I assume one reason this album doesn't have a good reputation, is that people find it hard to accept in light of Genesis' highly-acclaimed progressive rock career that followed it, for this debut album by one of the leaders of the progressive genre really is one of the most captivating and enjoyable in the band's catalogue.

It's true that the concept of going through the Bible from the world's creation to Christ's victory (I think that's what it's meant to be) is pretty much lost before long, but the songs themselves are so melodious and so rich it remains an irresistible listen for me.

Such gentle pieces as "Fireside Song", "Am I Very Wrong?" and "Window" are truly lovely, while the faster tempo tracks like "In the Wilderness" and "The Conqueror" are feisty and compelling.
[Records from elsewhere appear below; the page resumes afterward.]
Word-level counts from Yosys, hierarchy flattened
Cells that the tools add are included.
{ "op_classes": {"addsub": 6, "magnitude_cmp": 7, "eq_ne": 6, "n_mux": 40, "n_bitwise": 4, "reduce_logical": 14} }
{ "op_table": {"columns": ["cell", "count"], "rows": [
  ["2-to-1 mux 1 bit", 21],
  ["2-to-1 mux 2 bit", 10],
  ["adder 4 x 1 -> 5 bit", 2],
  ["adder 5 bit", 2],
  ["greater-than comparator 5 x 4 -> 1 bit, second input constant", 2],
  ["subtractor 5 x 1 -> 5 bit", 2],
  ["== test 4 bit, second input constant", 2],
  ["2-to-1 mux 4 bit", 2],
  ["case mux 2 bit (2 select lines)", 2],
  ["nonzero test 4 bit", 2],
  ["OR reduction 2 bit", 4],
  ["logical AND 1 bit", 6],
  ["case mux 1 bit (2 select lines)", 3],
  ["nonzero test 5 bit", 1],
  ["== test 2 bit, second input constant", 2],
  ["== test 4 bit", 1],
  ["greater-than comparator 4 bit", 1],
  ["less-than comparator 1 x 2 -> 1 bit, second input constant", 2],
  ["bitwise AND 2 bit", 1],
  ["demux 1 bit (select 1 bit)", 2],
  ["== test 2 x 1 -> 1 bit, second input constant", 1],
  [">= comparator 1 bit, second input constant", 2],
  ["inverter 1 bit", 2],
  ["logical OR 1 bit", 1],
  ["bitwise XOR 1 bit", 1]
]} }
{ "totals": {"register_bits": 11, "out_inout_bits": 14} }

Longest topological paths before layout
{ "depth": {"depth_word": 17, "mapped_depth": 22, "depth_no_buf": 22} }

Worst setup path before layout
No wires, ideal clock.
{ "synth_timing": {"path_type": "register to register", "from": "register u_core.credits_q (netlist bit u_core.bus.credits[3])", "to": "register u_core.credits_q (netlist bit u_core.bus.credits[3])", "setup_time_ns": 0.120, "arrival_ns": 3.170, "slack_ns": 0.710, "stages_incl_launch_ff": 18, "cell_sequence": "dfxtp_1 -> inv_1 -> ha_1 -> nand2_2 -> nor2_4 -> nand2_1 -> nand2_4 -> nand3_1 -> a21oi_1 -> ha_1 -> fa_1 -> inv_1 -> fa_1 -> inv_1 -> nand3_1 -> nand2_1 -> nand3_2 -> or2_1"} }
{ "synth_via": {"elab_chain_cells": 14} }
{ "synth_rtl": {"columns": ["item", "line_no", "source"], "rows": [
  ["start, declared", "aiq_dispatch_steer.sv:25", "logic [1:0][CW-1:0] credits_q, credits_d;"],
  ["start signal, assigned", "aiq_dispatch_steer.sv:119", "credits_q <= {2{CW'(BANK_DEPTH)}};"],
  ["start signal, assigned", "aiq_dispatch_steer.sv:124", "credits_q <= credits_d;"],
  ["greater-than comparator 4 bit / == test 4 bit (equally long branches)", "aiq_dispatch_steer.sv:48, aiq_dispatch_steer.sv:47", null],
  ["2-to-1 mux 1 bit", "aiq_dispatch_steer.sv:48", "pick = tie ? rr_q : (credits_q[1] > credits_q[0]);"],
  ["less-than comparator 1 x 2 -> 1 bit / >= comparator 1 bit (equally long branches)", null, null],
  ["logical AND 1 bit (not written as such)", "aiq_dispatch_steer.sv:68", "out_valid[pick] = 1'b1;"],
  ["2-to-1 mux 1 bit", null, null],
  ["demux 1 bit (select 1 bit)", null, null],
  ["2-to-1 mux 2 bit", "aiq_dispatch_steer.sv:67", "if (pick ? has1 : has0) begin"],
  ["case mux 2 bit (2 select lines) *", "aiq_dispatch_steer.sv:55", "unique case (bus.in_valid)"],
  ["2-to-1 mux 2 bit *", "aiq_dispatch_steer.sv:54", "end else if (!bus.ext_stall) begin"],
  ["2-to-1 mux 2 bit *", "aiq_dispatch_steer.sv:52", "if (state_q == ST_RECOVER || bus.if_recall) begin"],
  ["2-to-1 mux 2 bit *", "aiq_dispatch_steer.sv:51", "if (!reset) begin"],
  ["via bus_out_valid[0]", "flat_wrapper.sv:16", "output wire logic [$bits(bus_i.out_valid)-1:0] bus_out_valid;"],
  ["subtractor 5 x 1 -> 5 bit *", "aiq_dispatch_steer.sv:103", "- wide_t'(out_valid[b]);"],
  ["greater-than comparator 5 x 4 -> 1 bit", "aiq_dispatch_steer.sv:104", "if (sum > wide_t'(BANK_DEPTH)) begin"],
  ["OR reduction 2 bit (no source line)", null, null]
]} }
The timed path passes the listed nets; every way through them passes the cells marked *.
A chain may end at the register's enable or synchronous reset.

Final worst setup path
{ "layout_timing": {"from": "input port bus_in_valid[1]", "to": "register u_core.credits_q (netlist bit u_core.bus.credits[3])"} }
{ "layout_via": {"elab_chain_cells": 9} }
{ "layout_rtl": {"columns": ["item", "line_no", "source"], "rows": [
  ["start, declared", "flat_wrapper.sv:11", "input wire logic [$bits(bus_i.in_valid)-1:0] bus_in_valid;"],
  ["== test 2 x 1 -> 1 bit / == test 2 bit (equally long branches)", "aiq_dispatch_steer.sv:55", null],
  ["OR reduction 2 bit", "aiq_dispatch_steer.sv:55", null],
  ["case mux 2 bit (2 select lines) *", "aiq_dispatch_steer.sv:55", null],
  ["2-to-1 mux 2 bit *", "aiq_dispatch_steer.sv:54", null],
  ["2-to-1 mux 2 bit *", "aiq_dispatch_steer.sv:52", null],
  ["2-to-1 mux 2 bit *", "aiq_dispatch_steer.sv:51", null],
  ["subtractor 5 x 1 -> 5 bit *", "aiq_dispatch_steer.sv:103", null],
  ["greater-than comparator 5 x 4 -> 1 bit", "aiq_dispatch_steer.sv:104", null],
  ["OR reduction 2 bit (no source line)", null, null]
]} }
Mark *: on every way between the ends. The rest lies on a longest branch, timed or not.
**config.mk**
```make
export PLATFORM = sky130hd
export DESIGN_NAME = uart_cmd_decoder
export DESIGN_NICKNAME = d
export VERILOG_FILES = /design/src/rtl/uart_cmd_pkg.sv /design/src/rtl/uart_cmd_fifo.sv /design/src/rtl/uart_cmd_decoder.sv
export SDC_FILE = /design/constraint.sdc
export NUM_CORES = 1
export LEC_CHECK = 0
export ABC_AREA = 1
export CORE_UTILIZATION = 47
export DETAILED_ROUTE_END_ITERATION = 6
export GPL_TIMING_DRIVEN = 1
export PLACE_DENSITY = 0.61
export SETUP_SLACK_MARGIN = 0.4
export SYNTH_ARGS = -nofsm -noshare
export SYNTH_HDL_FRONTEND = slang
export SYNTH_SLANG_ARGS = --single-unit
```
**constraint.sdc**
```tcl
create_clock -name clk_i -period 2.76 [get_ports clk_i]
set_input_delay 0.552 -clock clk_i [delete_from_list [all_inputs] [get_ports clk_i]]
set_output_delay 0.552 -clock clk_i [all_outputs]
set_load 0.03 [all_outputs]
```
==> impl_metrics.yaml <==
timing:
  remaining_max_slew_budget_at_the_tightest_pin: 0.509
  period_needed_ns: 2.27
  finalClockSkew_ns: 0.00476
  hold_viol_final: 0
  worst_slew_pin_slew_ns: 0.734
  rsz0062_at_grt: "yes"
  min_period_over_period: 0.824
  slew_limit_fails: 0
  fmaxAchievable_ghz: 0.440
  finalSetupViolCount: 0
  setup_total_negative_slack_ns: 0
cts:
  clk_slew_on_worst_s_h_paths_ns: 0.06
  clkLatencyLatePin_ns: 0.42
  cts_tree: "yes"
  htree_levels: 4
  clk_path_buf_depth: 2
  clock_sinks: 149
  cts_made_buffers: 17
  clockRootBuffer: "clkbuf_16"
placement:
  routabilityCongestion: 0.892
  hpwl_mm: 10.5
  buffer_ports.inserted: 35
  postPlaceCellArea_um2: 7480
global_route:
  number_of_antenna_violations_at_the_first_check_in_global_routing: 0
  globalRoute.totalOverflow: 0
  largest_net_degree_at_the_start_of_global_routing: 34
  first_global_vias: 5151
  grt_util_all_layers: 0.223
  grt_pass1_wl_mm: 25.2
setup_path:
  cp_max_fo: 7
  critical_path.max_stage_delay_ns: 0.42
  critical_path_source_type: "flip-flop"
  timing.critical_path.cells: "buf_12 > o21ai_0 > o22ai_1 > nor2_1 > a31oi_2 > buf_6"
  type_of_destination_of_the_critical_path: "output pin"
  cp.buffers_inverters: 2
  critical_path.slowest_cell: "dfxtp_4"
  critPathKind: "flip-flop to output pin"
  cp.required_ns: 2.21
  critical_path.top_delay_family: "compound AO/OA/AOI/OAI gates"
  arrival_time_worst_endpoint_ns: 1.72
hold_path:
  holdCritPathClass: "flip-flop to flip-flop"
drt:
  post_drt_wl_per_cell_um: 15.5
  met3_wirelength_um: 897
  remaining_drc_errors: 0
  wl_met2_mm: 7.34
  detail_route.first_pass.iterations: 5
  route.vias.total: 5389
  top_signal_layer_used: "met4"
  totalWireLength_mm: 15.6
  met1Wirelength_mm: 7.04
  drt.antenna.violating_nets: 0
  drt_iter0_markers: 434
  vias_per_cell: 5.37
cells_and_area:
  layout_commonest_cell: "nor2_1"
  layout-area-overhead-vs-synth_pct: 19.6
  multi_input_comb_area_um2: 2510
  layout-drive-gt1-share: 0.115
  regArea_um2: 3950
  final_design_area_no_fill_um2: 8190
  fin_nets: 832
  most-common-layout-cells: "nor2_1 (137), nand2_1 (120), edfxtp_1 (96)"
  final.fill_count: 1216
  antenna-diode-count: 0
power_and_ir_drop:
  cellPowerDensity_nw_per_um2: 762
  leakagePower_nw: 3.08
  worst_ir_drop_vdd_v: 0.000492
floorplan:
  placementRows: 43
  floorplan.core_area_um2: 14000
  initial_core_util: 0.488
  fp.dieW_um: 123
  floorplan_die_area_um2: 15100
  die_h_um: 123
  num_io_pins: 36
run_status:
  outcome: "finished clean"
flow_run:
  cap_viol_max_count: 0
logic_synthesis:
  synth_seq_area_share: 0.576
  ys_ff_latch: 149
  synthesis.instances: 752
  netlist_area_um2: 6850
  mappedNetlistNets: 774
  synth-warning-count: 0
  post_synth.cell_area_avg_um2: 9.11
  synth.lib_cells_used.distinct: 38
Through it all is orchestration, in particular a dominant string section (included by producer Jonathan King), which might be a bit too intrusive at times, but the overall effect is gorgeous, invoking flavour from the likes of the Bee Gees and The Moody Blues, but with a sound that is still Genesis' own.

If I ever do a list of the most under-rated albums of all time, From Genesis to Revelation will be right up there somewhere. It's such a shame that it gets lost, forgotten and even scorned when Genesis' career is discussed, for it remains one of the band's best records, and a truly rewarding album in its own right.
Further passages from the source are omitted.